Detrás de cada paquete de yerba, insiste, hay un proceso largo y costoso que muchas veces el consumidor desconoce. Desde la germinación de una planta hasta la cosecha y el estacionamiento pasan entre cinco y seis años. “Yo pongo plata hoy y recién dentro de seis años veo la planta”, grafica, enumerando riesgos como sequías, plagas y pérdidas inevitables en el camino.
En ese esquema, la producción orgánica suma complejidades, pero también sentido. Cada compra de yerba Anna Park, explica Barney, contribuye a sostener pequeñas familias productoras y a proteger dos reservas ecológicas privadas. “No es solo un producto orgánico, es todo un ecosistema que se cuida, y la salud del consumidor, que para mí es lo más importante”, remarca.




Los cultivos se desarrollan en más de cien hectáreas, de las cuales aproximadamente la mitad se mantiene como monte virgen. Los yerbales, rodeados de selva, recrean las condiciones naturales de la Ilex paraguariensis, una especie nativa. “Son yerbitas contentas, que se sienten como en el monte”, dice, convencido de que producir sin venenos es también integrar árboles y biodiversidad al sistema.
En términos de rendimiento, el último tiempo trajo cierto alivio tras dos sequías históricas. Las lluvias alternadas con sol favorecieron a la planta, aunque la situación general sigue siendo frágil.

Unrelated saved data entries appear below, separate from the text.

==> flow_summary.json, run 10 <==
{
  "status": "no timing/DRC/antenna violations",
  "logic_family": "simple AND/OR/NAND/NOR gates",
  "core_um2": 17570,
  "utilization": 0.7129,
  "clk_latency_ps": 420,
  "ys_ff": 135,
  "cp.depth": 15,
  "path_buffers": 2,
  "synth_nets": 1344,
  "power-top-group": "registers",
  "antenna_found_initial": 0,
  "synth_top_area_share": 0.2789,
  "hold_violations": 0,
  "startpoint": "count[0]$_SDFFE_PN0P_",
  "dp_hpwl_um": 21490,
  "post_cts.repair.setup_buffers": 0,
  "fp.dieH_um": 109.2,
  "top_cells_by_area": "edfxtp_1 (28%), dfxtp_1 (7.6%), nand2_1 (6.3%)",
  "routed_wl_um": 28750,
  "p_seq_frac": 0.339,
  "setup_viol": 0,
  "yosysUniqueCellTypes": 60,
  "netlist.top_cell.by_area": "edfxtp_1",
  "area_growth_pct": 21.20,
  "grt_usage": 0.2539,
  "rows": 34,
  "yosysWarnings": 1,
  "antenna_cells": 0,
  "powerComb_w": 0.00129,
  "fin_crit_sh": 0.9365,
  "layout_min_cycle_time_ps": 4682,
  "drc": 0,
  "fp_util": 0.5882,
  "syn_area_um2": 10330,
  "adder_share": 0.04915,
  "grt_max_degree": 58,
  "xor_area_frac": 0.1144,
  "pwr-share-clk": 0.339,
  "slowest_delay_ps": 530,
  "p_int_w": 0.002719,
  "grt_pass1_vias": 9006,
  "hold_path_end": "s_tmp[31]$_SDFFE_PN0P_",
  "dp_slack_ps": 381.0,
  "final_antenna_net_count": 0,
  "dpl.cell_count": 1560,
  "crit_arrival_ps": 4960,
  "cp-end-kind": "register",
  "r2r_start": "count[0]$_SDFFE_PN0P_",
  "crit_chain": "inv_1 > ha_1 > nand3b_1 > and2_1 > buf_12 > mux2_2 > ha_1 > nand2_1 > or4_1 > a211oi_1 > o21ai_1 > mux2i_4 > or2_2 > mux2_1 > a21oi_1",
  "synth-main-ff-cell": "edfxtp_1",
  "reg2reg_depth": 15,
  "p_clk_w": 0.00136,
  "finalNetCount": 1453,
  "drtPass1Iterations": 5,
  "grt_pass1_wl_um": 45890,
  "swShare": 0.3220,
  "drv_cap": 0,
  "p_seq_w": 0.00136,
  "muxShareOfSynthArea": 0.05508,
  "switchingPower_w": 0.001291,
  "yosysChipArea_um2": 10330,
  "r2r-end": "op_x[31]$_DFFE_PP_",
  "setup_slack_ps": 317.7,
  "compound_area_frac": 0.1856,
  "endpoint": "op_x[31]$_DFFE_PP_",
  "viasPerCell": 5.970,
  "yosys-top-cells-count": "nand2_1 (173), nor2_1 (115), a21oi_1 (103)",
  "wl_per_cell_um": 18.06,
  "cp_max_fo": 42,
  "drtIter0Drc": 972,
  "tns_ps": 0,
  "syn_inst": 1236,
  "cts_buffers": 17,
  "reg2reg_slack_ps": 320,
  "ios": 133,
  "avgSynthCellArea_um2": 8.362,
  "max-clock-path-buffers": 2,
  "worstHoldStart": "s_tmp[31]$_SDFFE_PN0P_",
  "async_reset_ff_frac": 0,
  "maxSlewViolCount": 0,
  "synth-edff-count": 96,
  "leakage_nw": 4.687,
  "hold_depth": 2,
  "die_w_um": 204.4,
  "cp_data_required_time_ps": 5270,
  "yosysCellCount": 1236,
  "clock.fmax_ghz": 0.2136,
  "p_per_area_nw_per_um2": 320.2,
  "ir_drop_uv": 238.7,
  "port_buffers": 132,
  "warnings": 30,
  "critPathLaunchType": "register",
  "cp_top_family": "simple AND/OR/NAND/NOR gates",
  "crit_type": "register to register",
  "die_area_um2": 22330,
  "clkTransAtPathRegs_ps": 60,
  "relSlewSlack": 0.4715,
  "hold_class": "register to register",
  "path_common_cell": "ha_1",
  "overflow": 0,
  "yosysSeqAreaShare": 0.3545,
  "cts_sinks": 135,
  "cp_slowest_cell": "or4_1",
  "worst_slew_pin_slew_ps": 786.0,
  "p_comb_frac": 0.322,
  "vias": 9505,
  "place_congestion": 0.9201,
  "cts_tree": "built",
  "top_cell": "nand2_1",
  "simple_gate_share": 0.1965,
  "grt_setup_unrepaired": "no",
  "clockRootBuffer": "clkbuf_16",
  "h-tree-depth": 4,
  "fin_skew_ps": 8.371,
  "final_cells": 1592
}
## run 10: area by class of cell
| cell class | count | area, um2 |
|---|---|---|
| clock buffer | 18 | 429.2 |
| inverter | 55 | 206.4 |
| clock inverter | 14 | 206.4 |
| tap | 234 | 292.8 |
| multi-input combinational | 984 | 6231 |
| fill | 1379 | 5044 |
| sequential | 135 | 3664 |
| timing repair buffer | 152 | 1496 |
==> v5: inputs <==
==> flow/design.v (excerpt) <==
module PIPELINE(input clk,
                input rst,
                input btn,
                input on,
                output [31:0] imem_addr,
                input  [31:0] imem_data,
                output [31:0] dmem_addr,
                output [31:0] dmem_wdata,
                output        dmem_we,
                output        dmem_re,
                input  [31:0] dmem_rdata,
                output        wb_we,
                output [4:0]  wb_reg,
                output [31:0] wb_data);
clock: 9.33 ns
lec_check: 0
cap_margin: 20
cell_pad_in_sites_detail_placement: 1
cell_pad_in_sites_global_placement: 1
core_margin: 2
core_utilization: 49
gpl_routability_driven: 1
gpl_timing_driven: 0
hold_slack_margin: 0.15
max_routing_layer: met4
min_routing_layer: met1
place_density: 0.38
setup_slack_margin: -0.91
slew_margin: 30
run.sh (not shown) runs the stock make flow with config.mk's settings and CLKGATE_MAP_FILE=.
==> inputs of v37, as changes to v5 <==
- CELL_PAD_IN_SITES_DETAIL_PLACEMENT: 1 -> unset
- CELL_PAD_IN_SITES_GLOBAL_PLACEMENT: 1 -> unset
- CORE_UTILIZATION: 49 -> 72
- CTS_CLUSTER_SIZE: unset -> 23
- GPL_ROUTABILITY_DRIVEN: 1 -> unset
- GPL_TIMING_DRIVEN: 0 -> unset
- HOLD_SLACK_MARGIN: 0.15 -> unset
- MAX_ROUTING_LAYER: met4 -> unset
- MIN_ROUTING_LAYER: met1 -> unset
- PLACE_DENSITY: 0.38 -> unset
- PLACE_DENSITY_LB_ADDON: unset -> 0.0
- SETUP_SLACK_MARGIN: -0.91 -> 1.28
- SLEW_MARGIN: 30 -> 20
==> flow/constraint.sdc (replaced) <==
create_clock -name core_clock -period 4.74 [get_ports {clk}]
set_input_delay 0.9480 -clock core_clock [delete_from_list [all_inputs] [get_ports {clk}]]
set_output_delay 0.9480 -clock core_clock [all_outputs]
set_load 0.01 [all_outputs]
==> inputs of v12, as changes to v5 <==
- ABC_AREA: unset -> 1
- CELL_PAD_IN_SITES_DETAIL_PLACEMENT: 1 -> unset
- CELL_PAD_IN_SITES_GLOBAL_PLACEMENT: 1 -> unset
- CORE_UTILIZATION: 49 -> 40
- GPL_ROUTABILITY_DRIVEN: 1 -> 0
- HOLD_SLACK_MARGIN: 0.15 -> unset
- MAX_ROUTING_LAYER: met4 -> unset
- MIN_ROUTING_LAYER: met1 -> met2
- PLACE_DENSITY: 0.38 -> unset
- SETUP_SLACK_MARGIN: -0.91 -> unset
- SLEW_MARGIN: 30 -> 35
==> flow/constraint.sdc (replaced) <==
create_clock -name core_clock -period 6.5 [get_ports {clk}]
set_input_delay 1.3000 -clock core_clock [delete_from_list [all_inputs] [get_ports {clk}]]
set_output_delay 1.3000 -clock core_clock [all_outputs]
set_load 0.01 [all_outputs]
==> inputs of v18, as changes to v5 <==
- ABC_AREA: unset -> 1
- CELL_PAD_IN_SITES_DETAIL_PLACEMENT: 1 -> unset
- CELL_PAD_IN_SITES_GLOBAL_PLACEMENT: 1 -> unset
- CORE_UTILIZATION: 49 -> 57
- CTS_CLUSTER_SIZE: unset -> 94
- GPL_ROUTABILITY_DRIVEN: 1 -> unset
- GPL_TIMING_DRIVEN: 0 -> unset
- HOLD_SLACK_MARGIN: 0.15 -> unset
- MAX_ROUTING_LAYER: met4 -> unset
- MIN_ROUTING_LAYER: met1 -> unset
- PLACE_DENSITY: 0.38 -> unset
- SETUP_SLACK_MARGIN: -0.91 -> unset
- SLEW_MARGIN: 30 -> 20
==> flow/constraint.sdc (replaced) <==
create_clock -name core_clock -period 3.47 [get_ports {clk}]
set_input_delay 0.6940 -clock core_clock [delete_from_list [all_inputs] [get_ports {clk}]]
set_output_delay 0.6940 -clock core_clock [all_outputs]
set_load 0.01 [all_outputs]
==> qor summary <==
item	v5	v37	v18	v12
Run status	no timing/DRC/antenna violations	stopped before the end	failed layout checks	stopped before the end
Last stage reached	-	5_1_grt	-	5_1_grt
Layout check failures	-	-	negative setup slack	-
Levels on crit path	23	-	26	-
Achievable Freq	117 MHz	-	246 MHz	-
PnR worst setup slack	0.792 ns	-	-0.601 ns	-
Reg power frac	0.438	-	0.404	-
Gate power share	0.170	-	0.239	-
Pwr Density	197 nW/um2	-	520 nW/um2	-
Total of buffers placed on input and output ports	202	203	203	202
Num CTS Buffers	159	143	153	159
Fraction of synthesized cell area in xor and xnor cells	0.0133	0.0133	0.00819	0.00819
Ant diodes	10	-	7	-
Maximum fanout count along the critical path	10	-	8	-
Final Power	0.0163 W	-	0.0474 W	-
Number of DRC markers in iteration 0	6199	-	11700	-
Seq pwr	0.00715 W	-	0.0192 W	-
Combinational power	0.00277 W	-	0.0114 W	-
Initial core utilization	0.494	0.724	0.572	0.403
Switching Fraction	0.291	-	0.308	-
Startpoint of the lowest-slack hold path	EXECUTE.ex_mem.m_ctlout[0]	-	MEMORY.mem_wb.mem_ALU_result[15]	-
Final Instance Count excl. Fillers	8053	-	11000	-
Critical Setup Path Class	register to register	-	register to register	-
Most instantiated library cell after synthesis	edfxtp_1	edfxtp_1	o21ai_0	o21ai_0
Post-detailed-routing wire length	284 mm	-	302 mm	-
Synth Area per Inst	12.8 um2	12.8 um2	8.64 um2	8.64 um2
harbor:
Design ResonantLowPassFilter, start of the top module:
module ResonantLowPassFilter(
    input clk,
    input signed [15:0] audio_in,
    input signed [15:0] cutoff,
    input signed [15:0] resonance,
    input signed [15:0] gain,
    input reset_n,
    output reg signed [15:0] filtered_audio
);
Size: ~2400 cells after synthesis, about 110 flip-flops.
export LEC_CHECK = 0
export CAP_MARGIN = 30
export CELL_PAD_IN_SITES_DETAIL_PLACEMENT = 1
export CELL_PAD_IN_SITES_GLOBAL_PLACEMENT = 2
export CORE_ASPECT_RATIO = 0.63
export CORE_MARGIN = 10
export CORE_UTILIZATION = 18
export CTS_CLUSTER_DIAMETER = 93
export CTS_CLUSTER_SIZE = 78
export GPL_ROUTABILITY_DRIVEN = 1
export GPL_TIMING_DRIVEN = 1
export HOLD_SLACK_MARGIN = 0.26
export MAX_ROUTING_LAYER = met4
export MIN_ROUTING_LAYER = met1
export PLACE_DENSITY_LB_ADDON = 0.1
export SETUP_SLACK_MARGIN = 1.22
export SLEW_MARGIN = 20
export TNS_END_PERCENT = 35
create_clock -name core_clock -period 9.33 [get_ports {clk}]
run.sh (not shown) runs the stock make flow with config.mk's settings and CLKGATE_MAP_FILE=.
Setup changes, harbor to quartz
- CORE_UTILIZATION: 18 -> 40
- MIN_ROUTING_LAYER: met1 -> unset
- TNS_END_PERCENT: 35 -> unset
- HOLD_SLACK_MARGIN: 0.26 -> unset
- CTS_CLUSTER_DIAMETER: 93 -> unset
- CTS_CLUSTER_SIZE: 78 -> unset
- CELL_PAD_IN_SITES_GLOBAL_PLACEMENT: 2 -> unset
- GPL_ROUTABILITY_DRIVEN: 1 -> unset
- GPL_TIMING_DRIVEN: 1 -> unset
- CORE_ASPECT_RATIO: 0.63 -> unset
- CAP_MARGIN: 30 -> 20
- PLACE_DENSITY_LB_ADDON: 0.1 -> unset
- CORE_MARGIN: 10 -> 7
- SETUP_SLACK_MARGIN: 1.22 -> unset
- CELL_PAD_IN_SITES_DETAIL_PLACEMENT: 1 -> unset
- the clock period (ns, I/O delays scaled along): 9.33 -> 7.0
Findings:
- quartz vs. harbor: global-route usage rose 6.9 points, upper clock frequency limit moved up, final non-filler cell total lower.
==> run F: inputs <==
==> flow/design.v <==
`timescale 1ns/100ps
module conv(
           input Aclk,
           input rst,
           input [7:0] Xin,
           input [7:0] Kin,
           output reg [7:0] Rout,
           output reg result_done
       );
reg [7:0] pattern [9-1:0];
reg [4:0] daddr;
wire pattern_done;
reg [7:0] kernel [4-1:0];
reg [4:0] kaddr;
wire kernel_done;
reg [7:0] result [4-1:0];
reg [4:0] out_cnt;
integer i;
assign pattern_done = (daddr-1>=9) ? 1'd1 : 1'd0;
always@(posedge Aclk)
begin
    if(rst)
    begin
        for(i=0;i<9;i=i+1)
        begin
            pattern[i] <= 7'd0;
        end
        daddr <= 5'd1;   
    end
    else
    begin
        if(pattern_done)
        begin
            pattern[daddr] <= pattern[daddr];
            daddr <= daddr;
        end
        else
        begin
            pattern[daddr-1] <= Xin;
            daddr <= daddr + 5'd1;
        end
    end
end
assign kernel_done = (kaddr-1>=4) ? 1'd1 : 1'd0;
always@(posedge Aclk)
begin
    if(rst)
    begin
        for(i=0;i<4;i=i+1)
        begin
            kernel[i] <= 7'd0;
        end
        kaddr <= 5'd1;
    end
    else
    begin
        if(kernel_done)
        begin
            kernel[kaddr] <= kernel[kaddr];
            kaddr <= kaddr;
        end
        else
        begin
            kernel[kaddr-1] <= Kin;
            kaddr <= kaddr + 5'd1;
        end
    end
end
always@(*)
begin
    if(rst)
    begin
        for(i=0;i<4;i=i+1)
        begin
            result[i] = 7'd0;
        end
    end
    else
    begin
        if(pattern_done & kernel_done)
        begin
            result[0] = pattern[0]*kernel[0] + pattern[1]*kernel[1] + pattern[3]*kernel[2] + pattern[4]*kernel[3];
            result[1] = pattern[1]*kernel[0] + pattern[2]*kernel[1] + pattern[4]*kernel[2] + pattern[5]*kernel[3];
            result[2] = pattern[3]*kernel[0] + pattern[4]*kernel[1] + pattern[6]*kernel[2] + pattern[7]*kernel[3];
            result[3] = pattern[4]*kernel[0] + pattern[5]*kernel[1] + pattern[7]*kernel[2] + pattern[8]*kernel[3];
        end
        else
        begin
            for(i=0;i<4;i=i+1)
            begin
                result[i] = 7'd0;
            end
        end
    end
end
always@(posedge Aclk)
begin
    if(rst)
    begin
        result_done <= 1'd0;
    end
    else
    begin
        if(pattern_done & kernel_done)
        begin
            result_done <= 1'd1;
        end
        else
        begin
            result_done <= result_done;
        end
    end
end
always@(posedge Aclk)
begin
    if(rst)
    begin
        Rout <= 7'd0;
        out_cnt <= 5'd1;
    end
    else
    begin
        if(pattern_done & kernel_done)
        begin
            out_cnt <= out_cnt + 5'd1;
            Rout <= result[out_cnt-1];
        end
        else
        begin
            out_cnt <= 5'd1;
            Rout <= 5'd0;
        end
    end
end
endmodule
## run 1
==> flow/design.v (excerpt) <==
module  uart_top(
								input  clk,
								input  rst_n,
								input  din,
								input sw8,
								output  reg  [23:0] pic_out,
								output  reg [16:0] addr,
								output  reg wr_ram,
								output  tx,
								output  reg pic_done,    
								output  reg  pic_download,    
								output  reg [7:0] rgb_led
								);
Size: roughly 150 flip-flops, roughly 6700 um^2 of cells after synthesis.
==> flow/config.mk <==
export PLATFORM = sky130hd
export DESIGN_NAME = uart_top
export DESIGN_NICKNAME = uart_top
export VERILOG_FILES = /design/flow/design.v
export SDC_FILE = /design/flow/constraint.sdc
export NUM_CORES = 4
export LEC_CHECK = 0
export CAP_MARGIN = 30
export CELL_PAD_IN_SITES_DETAIL_PLACEMENT = 2
export CELL_PAD_IN_SITES_GLOBAL_PLACEMENT = 3
export CORE_MARGIN = 4
export CORE_UTILIZATION = 61
export CTS_CLUSTER_DIAMETER = 253
export CTS_CLUSTER_SIZE = 86
export GPL_ROUTABILITY_DRIVEN = 1
export GPL_TIMING_DRIVEN = 0
export HOLD_SLACK_MARGIN = 0.02
export MAX_ROUTING_LAYER = met5
export PLACE_DENSITY_LB_ADDON = 0.07
export SLEW_MARGIN = 20
export TNS_END_PERCENT = 20
==> flow/constraint.sdc <==
create_clock -name core_clock -period 3.42 [get_ports {clk}]
set_input_delay 0.6840 -clock core_clock [delete_from_list [all_inputs] [get_ports {clk}]]
set_output_delay 0.6840 -clock core_clock [all_outputs]
set_load 0.01 [all_outputs]
run.sh (not shown) runs the stock make flow with config.mk's settings and CLKGATE_MAP_FILE=.
Run 1 | ERROR | global placement without I/O (3_1_place_gp_skip_io)
Edits applied to the flow inputs when going from run 1 to run 2:
Settings: swapping 253 for 260 in CTS_CLUSTER_DIAMETER; clearing MAX_ROUTING_LAYER, which used to be met5; clearing CELL_PAD_IN_SITES_GLOBAL_PLACEMENT, which used to be 3; clearing HOLD_SLACK_MARGIN, which used to be 0.02; swapping 20 for 100 in TNS_END_PERCENT; clearing CELL_PAD_IN_SITES_DETAIL_PLACEMENT, which used to be 2; swapping 86 for 98 in CTS_CLUSTER_SIZE; putting CORE_ASPECT_RATIO at 0.5 where nothing was set; swapping 0 for 1 in GPL_TIMING_DRIVEN; putting SETUP_SLACK_MARGIN at -0.07 where nothing was set.
### Flow results
Run 2: all stages complete, timing, DRC and antenna checks passed
Taking run 1 as the reference, in run 2 initial cell density of the core went up, floorplan core area went down, number of rows in the core area went down, area after synthesis did not really move.
--- input diff run 2..run 3 ---
Settings: clearing CORE_ASPECT_RATIO, which used to be 0.5; putting MAX_ROUTING_LAYER at met4 where nothing was set; swapping 100 for 20 in TNS_END_PERCENT; clearing SETUP_SLACK_MARGIN, which used to be -0.07; putting CELL_PAD_IN_SITES_GLOBAL_PLACEMENT at 3 where nothing was set; swapping 98 for 86 in CTS_CLUSTER_SIZE; swapping 1 for 0 in GPL_TIMING_DRIVEN; swapping 260 for 253 in CTS_CLUSTER_DIAMETER.
## What came out
Compared run 3 against run 2; post-synth area from yosys stat within noise. Status(run 3) = ERROR, stage = global placement without I/O (3_1_place_gp_skip_io). Summary of run 3 over run 2: die height shows an increase of 37%, area after synthesis shows no meaningful change, die size shows a reduction of 0.80%. Summary of the comparison: width of the die is lower in run 3, relative to run 2. Core utilization before placement ended up 0.32 points lower on run 3 than on run 2. Relative to run 2, core box area has gone up in run 3. Taking run 2 over run 3, the count of standard-cell rows ratio works out to 0.70.
--- input diff run 3..run 4 ---
Settings: swapping 4 for 2 in CORE_MARGIN; clearing CTS_CLUSTER_SIZE, which used to be 86; clearing GPL_TIMING_DRIVEN, which used to be 0; swapping 61 for 72 in CORE_UTILIZATION; clearing PLACE_DENSITY_LB_ADDON, which used to be 0.07; swapping 30 for 40 in CAP_MARGIN; putting ABC_AREA at 1 where nothing was set; clearing CTS_CLUSTER_DIAMETER, which used to be 253; clearing GPL_ROUTABILITY_DRIVEN, which used to be 1; clearing CELL_PAD_IN_SITES_GLOBAL_PLACEMENT, which used to be 3; clearing MAX_ROUTING_LAYER, which used to be met4; swapping 3.42 for 7.49 in the clock period (ns, I/O delays scaled along).
==> results <==
Per the final summary, run 4 finished and its layout is clean on timing, DRC and antenna.
Measured against run 3, the net count after synthesis of run 4 comes out at 1.4 times the reference value.
When run 4 is set beside run 3, its chip area in the Yosys report turns out to be 360 um^2 larger.
The share of the yosys chip area belonging to registers of run 4 is lower than that of run 3.
As of run 4, area of the chip had fallen by more than 10% compared to run 3.
Compare run 3 and run 4 | area fraction in xor and xnor cells lower: run 4
Looking at average cell area after synthesis, run 4 sits about 25% lower than run 3 does.
Compared run 4 vs run 3, and area share of fa/ha/maj cells after synthesis is down in run 4.
Taking run 4 over run 3, the vertical die dimension ratio works out to 0.913.
Comparing run 3 and run 4, the lower compound-cell area share of the yosys netlist was measured on run 3.
## flow/design.v

```verilog
module LASER (
    input CLK,
    input RST,
    input [3:0] X,
    input [3:0] Y,
    output reg [3:0] C1X,
    output reg [3:0] C1Y,
    output reg [3:0] C2X,
    output reg [3:0] C2Y,
    output reg DONE
);
    localparam S_IDLE           = 4'd0;
    localparam S_READ           = 4'd1;
    localparam S_INIT_C1        = 4'd2;
    localparam S_CALC_C1        = 4'd3;
    localparam S_UPDATE_C1      = 4'd4;
    localparam S_INIT_C2        = 4'd5;
    localparam S_CALC_C2        = 4'd6;
    localparam S_UPDATE_C2      = 4'd7;
    localparam S_CHECK_CONV     = 4'd8;
    localparam S_DONE           = 4'd9;
    localparam S_WAIT           = 4'd10;
    reg [3:0] state;
    reg [5:0] pixel_count;
    reg [3:0] X_MEM [0:39];
    reg [3:0] Y_MEM [0:39];
    reg [5:0] mark_data;        
    reg [3:0] index_X, index_Y; 
    reg [5:0] current_hit_count;
    reg [5:0] best_hit_count;
    reg [3:0] best_c1x, best_c1y;
    reg [3:0] best_c2x, best_c2y;
    reg [3:0] old_c1x, old_c1y, old_c2x, old_c2y;
    reg p0_scan, p1_scan, p2_scan, p3_scan;    
    reg p0_fix,  p1_fix,  p2_fix,  p3_fix;     
    reg hit0, hit1, hit2, hit3;                
    reg [3:0] fixed_cx, fixed_cy;
    always @(posedge CLK or posedge RST) begin
        if (RST) begin
            state <= S_IDLE;
            pixel_count <= 0;
            DONE <= 0;
            C1X <= 0; C1Y <= 0; C2X <= 0; C2Y <= 0;
            mark_data <= 0;
            index_X <= 0; index_Y <= 0;
            current_hit_count <= 0; best_hit_count <= 0;
            best_c1x <= 0; best_c1y <= 0; best_c2x <= 0; best_c2y <= 0;
        end
        else begin
            case(state)
                S_IDLE: begin
                    DONE <= 0;
                    state <= S_READ;
                    best_c1x <= 0; best_c1y <= 0; best_c2x <= 0; best_c2y <= 0;
                    X_MEM[pixel_count] <= X;
                    Y_MEM[pixel_count] <= Y;
                    pixel_count <= pixel_count + 1;
                end
                S_READ: begin
                    X_MEM[pixel_count] <= X;
                    Y_MEM[pixel_count] <= Y;
                    if (pixel_count >= 39) begin
                        pixel_count <= 0;
                        state <= S_INIT_C1; 
                    end
                    else begin
                        pixel_count <= pixel_count + 1;
                    end
                end
                S_INIT_C1: begin
                    index_X <= 0;
                    index_Y <= 0;
                    best_hit_count <= 0; 
                    old_c1x <= best_c1x; old_c1y <= best_c1y;
                    old_c2x <= best_c2x; old_c2y <= best_c2y;
                    state <= S_CALC_C1;
                    mark_data <= 0;
                    current_hit_count <= 0;
                end
                S_CALC_C1: begin
                    current_hit_count <= current_hit_count + hit0 + hit1 + hit2 + hit3;
                    if (mark_data == 36) begin
                        state <= S_UPDATE_C1;
                        mark_data <= 0;
                    end
                    else begin
                        mark_data <= mark_data + 4;
                    end
                end
                S_UPDATE_C1: begin
                    if (current_hit_count >= best_hit_count) begin
                        best_hit_count <= current_hit_count;
                        best_c1x <= index_X;
                        best_c1y <= index_Y;
                    end
                    current_hit_count <= 0;
                    if (index_X == 15 && index_Y == 15) begin
                        state <= S_INIT_C2;
                    end
                    else begin
                        if (index_X == 15) begin
                            index_X <= 0;
                            index_Y <= index_Y + 1;
                        end else begin
                            index_X <= index_X + 1;
                        end
                        state <= S_CALC_C1; 
                    end
                end
                S_INIT_C2: begin
                    index_X <= 0;
                    index_Y <= 0;
                    best_hit_count <= 0; 
                    state <= S_CALC_C2;
                    mark_data <= 0;
                    current_hit_count <= 0;
                end
                S_CALC_C2: begin
                    current_hit_count <= current_hit_count + hit0 + hit1 + hit2 + hit3;
                    if (mark_data == 36) begin
                        state <= S_UPDATE_C2;
                        mark_data <= 0;
                    end
                    else begin
                        mark_data <= mark_data + 4;
                    end
                end
                S_UPDATE_C2: begin
                    if (current_hit_count >= best_hit_count) begin
                        best_hit_count <= current_hit_count;
                        best_c2x <= index_X;
                        best_c2y <= index_Y;
                    end
                    current_hit_count <= 0;
                    if (index_X == 15 && index_Y == 15) begin
                        state <= S_CHECK_CONV; 
                    end
                    else begin
                        if (index_X == 15) begin
                            index_X <= 0;
                            index_Y <= index_Y + 1;
                        end else begin
                            index_X <= index_X + 1;
                        end
                        state <= S_CALC_C2;
                    end
                end
                S_CHECK_CONV: begin
                    if (old_c1x == best_c1x && old_c1y == best_c1y && 
                        old_c2x == best_c2x && old_c2y == best_c2y) begin
                        state <= S_DONE;
                    end
                    else begin
                        state <= S_INIT_C1;
                    end
                end
                S_DONE: begin
                    C1X <= best_c1x; C1Y <= best_c1y;
                    C2X <= best_c2x; C2Y <= best_c2y;
                    DONE <= 1;
                    state <= S_WAIT;
                end
                S_WAIT: begin
                    DONE <= 0;
                    state <= S_IDLE;
                end
                default: state <= S_IDLE;
            endcase
        end
    end
    function check_hit;
        input [3:0] tx, ty, cx, cy;
        reg [3:0] abs_dx, abs_dy;
        begin
            abs_dx = (tx >= cx) ? (tx - cx) : (cx - tx);
            abs_dy = (ty >= cy) ? (ty - cy) : (cy - ty);
            if ( (abs_dx + abs_dy <= 4) || (abs_dx == 2 && abs_dy == 3) || (abs_dx == 3 && abs_dy == 2) )
                check_hit = 1'b1;
            else
                check_hit = 1'b0;
        end
    endfunction
    always @(*) begin
        if (state == S_CALC_C1) begin
            fixed_cx = best_c2x;
            fixed_cy = best_c2y;
        end
        else begin 
            fixed_cx = best_c1x;
            fixed_cy = best_c1y;
        end
    end
    always @(*) begin
        p0_scan = check_hit(X_MEM[mark_data],   Y_MEM[mark_data],   index_X, index_Y);
        p1_scan = check_hit(X_MEM[mark_data+1], Y_MEM[mark_data+1], index_X, index_Y);
        p2_scan = check_hit(X_MEM[mark_data+2], Y_MEM[mark_data+2], index_X, index_Y);
        p3_scan = check_hit(X_MEM[mark_data+3], Y_MEM[mark_data+3], index_X, index_Y);
        p0_fix = check_hit(X_MEM[mark_data],   Y_MEM[mark_data],   fixed_cx, fixed_cy);
        p1_fix = check_hit(X_MEM[mark_data+1], Y_MEM[mark_data+1], fixed_cx, fixed_cy);
        p2_fix = check_hit(X_MEM[mark_data+2], Y_MEM[mark_data+2], fixed_cx, fixed_cy);
        p3_fix = check_hit(X_MEM[mark_data+3], Y_MEM[mark_data+3], fixed_cx, fixed_cy);
        hit0 = p0_scan || p0_fix;
        hit1 = p1_scan || p1_fix;
        hit2 = p2_scan || p2_fix;
        hit3 = p3_scan || p3_fix;
    end
endmodule
```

Barney advierte que hay productores que directamente no están cosechando porque los números no cierran, una señal de alerta para toda la cadena.
Las certificaciones orgánicas internacionales, como la otorgada por la Organización Internacional Agropecuaria (OIA), permitieron a Anna Park acceder a mercados externos como Estados Unidos, Australia, Rusia y Chile. No son grandes volúmenes, pero resultan claves para sostener la empresa. A nivel global, la demanda de productos orgánicos crece y posiciona a la yerba mate en un lugar estratégico.
La distribución interna, sin embargo, enfrenta un obstáculo persistente: los costos logísticos. Barney cuestiona la dependencia casi exclusiva del transporte por camión y plantea la necesidad de repensar alternativas como el tren o las rutas fluviales, en un país extenso donde mover mercadería encarece toda la cadena.





Pensando en 2026, el escenario aparece cargado de incertidumbre. “No tengo muchas perspectivas, estamos expectantes y preocupados”, admite. Aun así, destaca haber tomado decisiones responsables, mantener al personal en regla y achicarse cuando fue necesario. Desde una mirada amplia, sostiene que proteger la industria nacional y al pequeño productor no es una bandera ideológica, sino una condición para preservar una de las expresiones culturales más profundas de Misiones. “La yerba es algo maravilloso, se planta en muy pocos lugares del mundo y nos posiciona hacia el futuro”, afirma, agradecido también por los reconocimientos recibidos, como la Orden del Mate, que valoran una trayectoria construida a lo largo de cien años.